"I've looked at clouds from both sides now..."
The words of a popular song written decades ago have relevance to the science going on today in ESRL.
On the front page of this issue is a discussion of the August Nature paper by Chemical Science Division’s (CSD) Graham Feingold and a team that looked at a type of cloud field seen over large areas of the globe. In the paper, an interesting temporal sequence of the cellular structure of cloud fields is discussed, as is the role of aerosols within them. The role of aerosols in cloud, including how they affect planetary albedo (reflection of sunlight) has been a fundamental research topic for climate scientists. The large areas of stratus cloud, particularly prevalent over oceans off the west coast of continents, play a major role in the Earth’s radiation balance. If added greenhouse gases reduce the area covered by this type of cloud, that would enhance global warming (a positive feedback). Conversely, if these cloud fields increase, it would slow the rise in global temperature. Clouds are important at all length and time scales—they are one of the best examples of fractals in nature. Thus, understanding the emergent behavior of the clouds seen in these studies should be helpful in improving atmospheric prediction from the shortest time scales (weather) to the longest (climate).
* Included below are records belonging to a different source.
==> /design/flow/design.v <==
`timescale 1ns / 1ps
module top(
input clk,
input start,
input [7:0] txin,  
output reg tx,  
input rx,
output [7:0] rxout,
output rxdone, txdone   
);
parameter clk_value = 100_000, baud = 9600;  
parameter wait_count = clk_value/baud;  
reg bitDone = 0;
integer count = 0;
parameter idle = 0, send = 1, check = 2;
reg[1:0] state = idle;
always@(posedge clk) begin
    if(state == idle) begin
        count <= 0;
    end
    else begin
        if(count ==  wait_count) begin
            bitDone <= 1;  
            count <= 0;  
        end
        else begin
            count <= count + 1;
            bitDone <= 0;
        end
    end
end
reg [9:0] txData;   
integer bitIndex = 0;  
reg[9:0] shifttx = 0;  
always@(posedge clk) begin
    case(state) 
        idle: begin
                tx <= 1'b1;   
                txData <= 0;  
                bitIndex <= 0;  
                shifttx <= 0;
                if(start == 1) begin
                    txData <= {1'b1, txin, 1'b0};  
                    state <= send;
                end
                else begin
                    state <= idle;  
                end
              end
        send: begin
                tx <= txData[bitIndex];  
                state <= check;
                shifttx <= {txData[bitIndex], shifttx[9:1]};        
              end
        check: begin
                if(bitIndex <= 9)  
                    begin
                        if(bitDone == 1'b1) 
                            begin
                                state <= send;
                                bitIndex = bitIndex + 1;
                            end
                    end
                else begin     
                    state <= idle;
                    bitIndex <= 0;
                end
               end
        default: state <= idle;
    endcase
end
assign txdone = (bitIndex == 9 && bitDone == 1'b1) ? 1 : 0;  
integer rcount = 0;  
integer rindex = 0;  
parameter ridle = 0, rwait = 1, recv = 2, rcheck = 3;
reg [1:0] rstate;
reg [9:0] rxdata;
always@(posedge clk) begin
    case(rstate)
        ridle: begin
                    rxdata <= 0;
                    rindex <= 0;
                    rcount <= 0;
                        if(rx == 0)  
                        begin
                            rstate <= rwait; 
                        end
                        else begin
                            rstate <= ridle;
                        end
                end     
        rwait: begin
                if(rcount < wait_count / 2)  
                    begin
                        rcount <= rcount + 1;
                        rstate <= rwait;
                    end
                    else begin
      rcount <= 0;
                        rstate <= recv;
                        rxdata <= {rx, rxdata[9:1]};  
                    end
                end
        recv: begin
                if(rindex <= 9) begin
                    if(bitDone == 1) begin
                        rindex <= rindex + 1;
                        rstate <= rwait;   
                    end
                end
                else begin
                    rstate <= ridle;
                    rindex <= 0;
                end
              end
        default: rstate <= idle;
    endcase      
end
assign rxout = rxdata[8:1];  
assign rxdone = (rindex == 9 && bitDone == 1) ? 1 : 0;
endmodule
There is another interesting body of cloud-related work in ESRL’s Physical Sciences Division (PSD), led by George Kiladis. He has used satellite imagery and other techniques to look at tropical waves. As a graduate student, I recall having to repeat the derivation of a very elegant analysis of atmospheric waves in the “equatorial waveguide,” originally done by Taroh Matsuno (and later by Adrian Gill). Kiladis and collaborators have used Outgoing Longwave Radiation (essentially cloud structures observed from satellites) to determine the structure of tropical waves, and find a whole bestiary of such cloud clusters, including Kelvin Waves, eastward and westward propagating Rossby waves, and inertia-gravity waves. These equatorial cloud structures—most notably the Madden-Julien Oscsillation (a type of cloud cluster that propagates westward along the tropical band, taking many weeks to cross the Pacific)—offer the exciting potential of extending predictions beyond the chaotic limits of a few weeks to allow significant predictability in the range of a couple of months. I regard the over-emphasis of the meteorological community on mid-latitude meteorology (where most meteorologists live) as having limited the progress that we could be making in the tropics. For example, spectral models are great for mid-latitude cyclones, but are poor in the tropical belt for several reasons, most notably because their resolution is less there than in mid-latitudes. This was part of the rationale behind ESRL’s development of global models on icosahedral grids, and the results in the FIM model have shown improved tropical skill.
Within ESRL’s Global Systems Division (GSD), there are important new advances in computing and global modeling. In computing, Mark Govett and collaborators are leading in the next big revolution in geophysical supercomputing: using Graphical Processing Units (GPUs) to run atmospheric models. Govett’s group has demonstrated speed-ups greater than 30 times using GPUs on the new Nonhydrostatic Icosahedral Model (led by Jin Luen Lee of GSD). A calculation by Jaques Middelecoff estimates that given the growth of GPU speeds, it may be possible to run twice-daily 10-day global cloud-resolving models (horizontal resolution of four kilometers or less) as early as 2012.
Advances in geophysical prediction typically follow a sequence: they start with observations, followed by scientific understanding of the relevant processes, and ultimately are incorporated into predictive models. Here in ESRL, we can see the entire process in action. A dream of mine would be that GSD’s new cloud-resolving global models would use the advances from CSD and PSD to capture clouds realistically in weather and climate prediction in a way that is unequaled elsewhere in the world.
At ESRL, we look at clouds from all sides now.